Oh, sekarang saya ingat.
“Lihatlah bumi, Sasha. Dunia yang kau inginkan sedang tersenyum begitu cerah.”
Itu benar.
Itu benar!
Kita mungkin tidak akan pernah mendapatkan keajaiban.
Namun kita memiliki Raja Iblis yang tak terkalahkan di pihak kita!
“Misha, Sasha,” kataku. “Sampai kapan kalian berdua akan tidur terus? Ini sudah hampir fajar. Kalau kalian tidak segera membereskan kekacauan ini, kalian akan terlambat ke sekolah.”
Tepat saat itu, Lay berteriak, “Anos!”
Salah satu dari sekian banyak roda gigi yang ditembakkan telah lolos dari pedang suci Lay dan dengan cepat mendekatiku dari belakang. Namun, aku mengabaikannya demi menghadapi Misha dan Sasha sambil merentangkan tanganku lebar-lebar.
Kembalilah padaku.
Lingkaran sihir roda gigi yang menahan mereka hancur. Mereka melesat maju menggunakan Fless, terbang tepat ke arahku.
“Jangan berani-beraninya kau menyentuh Raja Iblisku!” teriak Sasha.
Mata Ilahi Akhir melotot ke arah roda gigi, mencabik-cabiknya.
Mata Ilahi Asal berkedip. “Dunia es.”
Dunia es terbentuk, bola kaca kecil menelan roda gigi ke kedalaman bekunya.

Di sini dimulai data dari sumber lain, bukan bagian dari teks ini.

--- src/rtl/pipe_skid_buf.sv ---
// pipe_skid_buf - two-entry skid buffer used as a pipeline-stage register.
//
// Sits between two pipeline stages (IF->ID, ID->EX, ...). A main register drives the
// output and a skid register absorbs the one entry that can arrive while the output is
// blocked. Because of the skid entry, in_ready_o depends only on state flops, so there
// is no combinational path from out_ready_i / stall_i back to in_ready_o.
//
// Parameters:
//   DATA_W      payload width in bits
//   BUBBLE_VAL  payload held in an empty entry; driven on out_data_o when out_valid_o=0
//   CNT_W       performance counter width
//
// Ports:
//   clk          clock, rising edge
//   rst_n        asynchronous active-low reset
//   flush_i      synchronous flush, discards held and incoming entries (highest priority)
//   stall_i      hazard stall, blocks output transfer this cycle
//   in_valid_i   upstream entry valid
//   in_ready_o   buffer can accept an entry (registered state only)
//   in_data_i    upstream payload
//   out_valid_o  main entry valid
//   out_ready_i  downstream accepts
//   out_data_o   main entry payload
//   occupancy_o  entries held, 0..2
//   stall_cnt_o  cycles with a valid output that did not transfer (flush cycles excluded)
//   drop_cnt_o   entries discarded by flush
//
// Build option:
//   PIPE_SKID_BUF_PERF_EN  when defined, builds the saturating stall/drop counters;
//                          otherwise both counter ports are tied to zero.

module pipe_skid_buf #(
  parameter int unsigned       DATA_W     = 96,
  parameter logic [DATA_W-1:0] BUBBLE_VAL = '0,
  parameter int unsigned       CNT_W      = 16
) (
  input  logic              clk,
  input  logic              rst_n,
  input  logic              flush_i,
  input  logic              stall_i,
  input  logic              in_valid_i,
  output logic              in_ready_o,
  input  logic [DATA_W-1:0] in_data_i,
  output logic              out_valid_o,
  input  logic              out_ready_i,
  output logic [DATA_W-1:0] out_data_o,
  output logic [1:0]        occupancy_o,
  output logic [CNT_W-1:0]  stall_cnt_o,
  output logic [CNT_W-1:0]  drop_cnt_o
);

  // State encoding equals the number of held entries.
  localparam logic [1:0] StEmpty = 2'd0;
  localparam logic [1:0] StOne   = 2'd1;
  localparam logic [1:0] StTwo   = 2'd2;

  logic [1:0]        r_state;
  logic [1:0]        w_state_nxt;
  logic [DATA_W-1:0] r_main;
  logic [DATA_W-1:0] w_main_nxt;
  logic [DATA_W-1:0] r_skid;
  logic [DATA_W-1:0] w_skid_nxt;
  logic              w_in_fire;
  logic              w_out_fire;

  // ---------------------------------------------------------------------------
  // Handshake outputs, all from state flops
  // ---------------------------------------------------------------------------
  always_comb begin
    in_ready_o  = (r_state != StTwo);
    out_valid_o = (r_state != StEmpty);
    out_data_o  = r_main;
    unique case (r_state)
      StOne:   occupancy_o = 2'd1;
      StTwo:   occupancy_o = 2'd2;
      default: occupancy_o = 2'd0;
    endcase
  end

  assign w_in_fire  = in_valid_i & in_ready_o;
  assign w_out_fire = out_valid_o & out_ready_i & ~stall_i;

  // ---------------------------------------------------------------------------
  // Next-state and datapath
  // ---------------------------------------------------------------------------
  always_comb begin
    w_state_nxt = r_state;
    w_main_nxt  = r_main;
    w_skid_nxt  = r_skid;

    if (flush_i) begin
      // Flush beats everything; an accepted input this cycle is dropped.
      w_state_nxt = StEmpty;
      w_main_nxt  = BUBBLE_VAL;
      w_skid_nxt  = BUBBLE_VAL;
    end else begin
      case (r_state)
        StEmpty: begin
          if (w_in_fire) begin
            w_state_nxt = StOne;
            w_main_nxt  = in_data_i;
          end
        end

        StOne: begin
          if (w_in_fire && w_out_fire) begin
            w_main_nxt = in_data_i;
          end else if (w_in_fire) begin
            w_state_nxt = StTwo;
            w_skid_nxt  = in_data_i;
          end else if (w_out_fire) begin
            w_state_nxt = StEmpty;
            w_main_nxt  = BUBBLE_VAL;
          end
        end

        StTwo: begin
          // in_ready_o is low here, so only the drain path exists.
          if (w_out_fire) begin
            w_state_nxt = StOne;
            w_main_nxt  = r_skid;
            w_skid_nxt  = BUBBLE_VAL;
          end
        end

        default: begin
          // Unreachable encoding: recover to a clean empty buffer.
          w_state_nxt = StEmpty;
          w_main_nxt  = BUBBLE_VAL;
          w_skid_nxt  = BUBBLE_VAL;
        end
      endcase
    end
  end

  always_ff @(posedge clk or negedge rst_n) begin
    if (!rst_n) begin
      r_state <= StEmpty;
      r_main  <= BUBBLE_VAL;
      r_skid  <= BUBBLE_VAL;
    end else begin
      r_state <= w_state_nxt;
      r_main  <= w_main_nxt;
      r_skid  <= w_skid_nxt;
    end
  end

  // ---------------------------------------------------------------------------
  // Performance counters
  // ---------------------------------------------------------------------------
`ifdef PIPE_SKID_BUF_PERF_EN
  logic [CNT_W-1:0] r_stall_cnt;
  logic [CNT_W-1:0] r_drop_cnt;
  logic [CNT_W-1:0] w_stall_cnt_nxt;
  logic [CNT_W-1:0] w_drop_cnt_nxt;
  logic [2:0]       w_drop_amt;
  logic [CNT_W:0]   w_drop_sum;
  logic             w_stall_evt;

  // Entries lost to a flush: everything held plus an accepted input, minus one that
  // still reached downstream. out_fire implies occupancy >= 1, so this never underflows.
  assign w_drop_amt  = 3'(occupancy_o) + 3'(w_in_fire) - 3'(w_out_fire);
  assign w_drop_sum  = {1'b0, r_drop_cnt} + (CNT_W+1)'(w_drop_amt);
  assign w_stall_evt = out_valid_o & ~w_out_fire & ~flush_i;

  always_comb begin
    w_stall_cnt_nxt = r_stall_cnt;
    w_drop_cnt_nxt  = r_drop_cnt;
    if (w_stall_evt && (r_stall_cnt != {CNT_W{1'b1}})) begin
      w_stall_cnt_nxt = r_stall_cnt + 1'b1;
    end
    if (flush_i) begin
      w_drop_cnt_nxt = w_drop_sum[CNT_W] ? {CNT_W{1'b1}} : w_drop_sum[CNT_W-1:0];
    end
  end

  always_ff @(posedge clk or negedge rst_n) begin
    if (!rst_n) begin
      r_stall_cnt <= '0;
      r_drop_cnt  <= '0;
    end else begin
      r_stall_cnt <= w_stall_cnt_nxt;
      r_drop_cnt  <= w_drop_cnt_nxt;
    end
  end

  assign stall_cnt_o = r_stall_cnt;
  assign drop_cnt_o  = r_drop_cnt;
`else
  assign stall_cnt_o = '0;
  assign drop_cnt_o  = '0;
`endif

  // ---------------------------------------------------------------------------
  // Simulation-only invariants
  // ---------------------------------------------------------------------------
`ifndef SYNTHESIS
  a_state_legal : assert property (@(posedge clk) disable iff (!rst_n)
    r_state != 2'd3);

  a_empty_is_bubble : assert property (@(posedge clk) disable iff (!rst_n)
    !out_valid_o |-> (out_data_o == BUBBLE_VAL));

  // A blocked, unflushed output entry stays put.
  a_payload_stable : assert property (@(posedge clk) disable iff (!rst_n)
    (out_valid_o && !w_out_fire && !flush_i) |=> (out_valid_o && $stable(out_data_o)));
`endif

endmodule

--- config.mk ---
export PLATFORM = sky130hd
export DESIGN_NAME = pipe_skid_buf
export DESIGN_NICKNAME = d
export VERILOG_FILES = /design/src/rtl/pipe_skid_buf.sv
export SDC_FILE = /design/constraint.sdc
export NUM_CORES = 1
export LEC_CHECK = 0
export ABC_AREA = 1
export ABC_CLOCK_PERIOD_IN_PS = 3800
export CORE_UTILIZATION = 56
export DETAILED_ROUTE_END_ITERATION = 10
export GPL_ROUTABILITY_DRIVEN = 0
export PLACE_DENSITY_LB_ADDON = 0.3
export SLEW_MARGIN = 10
export SYNTH_ARGS = -nofsm -noshare
export SYNTH_HDL_FRONTEND = slang
export SYNTH_SLANG_ARGS = --single-unit
--- constraint.sdc ---
create_clock -name clk -period 3.8 [get_ports clk]
set_input_delay 0.76 -clock clk [delete_from_list [all_inputs] [get_ports clk]]
set_output_delay 0.76 -clock clk [all_outputs]
set_load 0.05 [all_outputs]
== After elaboration in Yosys (flattened, before gate mapping) ==
Cells that the tools add are included.
Cells by class
  $add $sub $neg: 0
  multipliers: 0
  divide/modulo/power cells: 0
  $lt $le $gt $ge: 0
  eq/ne operators: 11
  shift operators: 0
  multiplexer cells: 18
  bitwise operators: 4
  reductions and logical operators: 6
Operators with widths (number)
  two-way mux 96 bit: 8
  one-hot mux 96 bit (3 select lines): 2
  two-way mux 2 bit: 6
  != test 3 bit (second input constant): 4
  != test 4 bit (second input constant): 3
  AND reduction 4 bit: 3
  one-hot mux 2 bit (3 select lines): 1
  != test 2 bit (second input constant): 2
  one-hot mux 2 bit (2 select lines): 1
  AND 1 bit: 3
  == test 2 x 1 -> 1 bit (second input constant): 1
  == test 2 bit (second input constant): 1
  logical NOT 2 bit: 1
  nonzero test 2 bit: 1
  logical AND 1 bit: 1
  inverter 1 bit: 1
Storage, ports and cells
  register bits after elaboration: 194
  bits in latches: 0
  bits in writable memories: 0
  ROM bits: 0
  input port bits: 102
  output and inout bits: 132
  memories: 0

== Depth between registers and ports, before layout ==
  depth after elaboration: 8
  mapped depth: 10
  depth with buffers taken out: 9

== Least setup slack after synthesis ==
OpenSTA, ideal clock, no wires.
  kind: register -> output
  from: register r_state[1]
  to: output port occupancy_o[1]
  arrival: 1.573 ns
  data required time: 3.040 ns
  path slack: 1.467 ns
  cell stages (with the launch flop): 5
  cell sequence: dfrtp_1 buf_2 nand2_1 clkinv_1 buf_4
On the way
  cells in the longest elaborated chain, start to end: 2
  elaborated cells on any way between the ends: 3
  classes of those cells: eq/ne: 2; mux: 1
RTL lines
  from (decl): line 57  | logic [1:0] r_state;
  from (signal assigned): line 138  | r_state <= StEmpty;
  from (signal assigned): line 142  | r_state <= w_state_nxt;
  == test 2 bit or == test 2 x 1 -> 1 bit (tied branches): line 73  | unique case (r_state)
  one-hot mux 2 bit (2 select lines) *: line 73
  to (decl): line 47  | output logic [1:0] occupancy_o,
Every way passes the cells marked *; elsewhere a longest branch is shown, timed or not.

== Final worst setup path ==
  from: register r_state[0]
  to: output port occupancy_o[1]
The elaborated chain is that of the path after synthesis.

==> flow_summary.toml <==
[detailed_routing]
wl_per_cell_um = 13.9
ant_nets = 0
firstDrtPassIters = 6
num_vias = 10700
drt_wl_total_um = 29000
via_per_inst = 5.13
first_iter_violations = 932
drc = 0

[clock_network]
h-tree-depth = 4
cts_setup_buffers = 0
root_buffer = "clkbuf_16"
numCtsBuffers = 17
cts_tree = "yes"
cts_resized = 0
clk_pin_slew_worst_paths_ps = 80
clock_sinks = 194
clkLatencyLatePin_ps = 430
hold_buffers = 0
cts_buffer_depth = 2

[run_status]
status = "finished, final reports clean"

[power]
ir_drop_mv = 0.347
leakagePower_nw = 7.29
powerDensity_nw_per_um2 = 515

[finish]
mostFrequentLayoutCell = "nand2_1"
design_area_um2 = 13600
nets = 1913
area_growth_pct = 21.7
fillCellCount = 1603
drive_gt1_frac = 0.0318
final_cell_mix = "nand2_1 (764), clkdlybuf4s50_1 (199), nand3_1 (194)"
diodes = 0

[critical_path]
cp_slowest_cell = "dfrtp_1"
ff2ff_setup_slack_ps = 1160
reg2regPathDepth = 8
worst_r2r_endpoint = "out_data_o[12]"
start_kind = "flip-flop"
critPathMaxFanout = 17
r2r_start = "r_state[1]"
crit_arrival_ps = 2220
worstPathRequired_ps = 3040
slowest_delay_ps = 620
crit_chain = "inv_2, nand2_1, clkinv_1, buf_12"
critical_path_class = "reg2out"
crit_path_end_kind = "output port"

[timing]
skew_ps = 14.0
max_freq_mhz = 335
finalSetupViolations = 0
timing.setup.tns_ps = 0
finalCritPeriodShare = 0.785
rsz0062_at_grt = "false"
relSlewSlack = 0.217
slew_violations = 0
hold_viol = 0
min_period_ps = 2980
tightest_slew_ps = 1170

[worst_hold_path]
min_path_cells = 2
min_from = "out_data_o[35]"
hp-class = "reg2reg"
hold_end = "out_data_o[35]"

[synth]
synthTopCellsByArea = "dfrtp_1 (43%), nand2_1 (26%), nand3_1 (8.7%), inv_1 (6.2%), nor2_1 (3.4%)"
syn_inst = 1688
ys_ff_latch = 194
yosysSeqAreaShare = 0.435
synth_top_area_frac = 0.435
synth-warning-count = 0
syn_area_um2 = 11200
synth_area_leader_cell = "dfrtp_1"
avgSynthCellArea_um2 = 6.62
ys_types = 20

[placement]
place_hpwl_um = 16400
port_buffers = 201
post_dp_cell_area_um2 = 13000

[job]
maxCapViolCount = 0

[global_route]
grt_usage = 0.289
grt_max_degree = 194
grt_overflow = 0
grt_pass1_vias = 9739
antenna_found_initial = 0
grt_pass1_wl_um = 47500

[floorplanning]
dieArea_um2 = 20500
io_pins = 234
core_um2 = 19500
die_w_um = 143
die_y_um = 143
initial_core_util = 0.572
rows = 51
-- synthesized netlist by cell type --
| cell type | n |
|---|---|
| nand2_1 | 765 |
| nand3_1 | 195 |
| dfrtp_1 | 194 |
| inv_1 | 183 |
| nor2_1 | 100 |
| o21ai_0 | 74 |
| buf_2 | 41 |
| buf_4 | 41 |
| clkbuf_1 | 37 |
| o21ai_1 | 22 |
| buf_6 | 13 |
| buf_1 | 11 |
| nor2_4 | 3 |
| a21oi_1 | 2 |
| inv_2 | 2 |
| clkinv_1 | 1 |
| conb_1 | 1 |
| nand3_2 | 1 |
| nand3b_1 | 1 |
| o31ai_1 | 1 |
-- cell families (layout without fill, tap and decap cells) --
kind of cell / Yosys count / after routing / synth area share
flip-flops: 194 / 194 / 0.435
other: 1 / 32 / 0.000336
AND/OR/NAND/NOR: 1065 / 1065 / 0.383
buffers and inverters: 329 / 434 / 0.138
AO/OA/AOI/OAI: 99 / 99 / 0.0446
-- layout make-up --
class / instances / area, um^2 / area share
Clock inverter: 11 / 125 / 0.00921
Inverter: 186 / 704 / 0.0518
Clock buffer: 21 / 470 / 0.0346
Sequential cell: 194 / 4860 / 0.357
Tap cell: 265 / 332 / 0.0244
Timing Repair Buffer: 216 / 2190 / 0.161
Multi-Input combinational cell: 1196 / 4910 / 0.362
-- sequential cells by signal, indices dropped and copies added, names as in the netlist --
name	count
r_skid	96
r_state	2
out_data_o	96
-- per-layer routing --
metal  vias up  global-route usage  share of wire
met4         0              0.0756          0.010
li1       5286                   -              -
met2       440               0.476           0.48
met1      4956               0.400           0.43
met3        26              0.0426          0.077
met5         -                   0              0
-- power by group --
part	internal (mW)	switching, mW
logic	0.760	1.86
clock network	1.03	0.805
registers	2.35	0.188
total	4.14	2.85
-- critical path: cells and delay by family (launching register included) --
family        cells  cell delay, ps
buf+inv           3            1000
flops             1             620
simple gates      1             150
-- through the flow --
| stage | hold slack (ps) | std cells | setup WS, ps | utilization | total power, mW |
|---|---|---|---|---|---|
| global placement | 463 | 2057 | 755 | 0.665 | 5.14 |
| global route | 500 | 2089 | 748 | 0.696 | 7.34 |
| floorplan | 453 | 1719 | 1470 | - | 4.39 |
| finish | 481 | 2089 | 817 | 0.696 | 6.99 |
| detailed placement | 465 | 2057 | 686 | 0.665 | 5.17 |
| CTS | 486 | 2089 | 846 | 0.696 | 7.00 |
-- worst max-delay path by stage --
stage                     endpoint  cells past startpoint  startpoint
finish              occupancy_o[1]                      4  r_state[0]
global route        occupancy_o[1]                      4  r_state[0]
CTS                 occupancy_o[1]                      4  r_state[0]
detailed placement  out_data_o[34]                      9     flush_i
global placement    out_data_o[37]                      8     flush_i
floorplan           occupancy_o[1]                      4  r_state[1]
(Power assumes the default switching activity.)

Dan kedua saudari itu langsung melompat ke pelukanku.
“Hmm. Kalian berdua memang lama sekali bangunnya,” kataku.
Air mata menggenang di mata mereka, tetapi mereka membalasku dengan senyuman.
“Aku tidak bisa menahannya…” gerutu Sasha.
“Aku juga tidur,” imbuh Misha.
Lay terbang untuk melindungi punggungku, mengarahkan pedang La Sencia ke Equis.
“Nah,” kataku, perlahan berbalik menatap tajam ke arah kumpulan roda gigi itu. “Aku sudah melindungi apa yang perlu dilindungi. Kalian sudah bersenang-senang.”
Kekuatan sihir hitam dilepaskan dari seluruh tubuhku.
“Sekarang giliranku. Aku akan meremukkanmu sepuasnya.”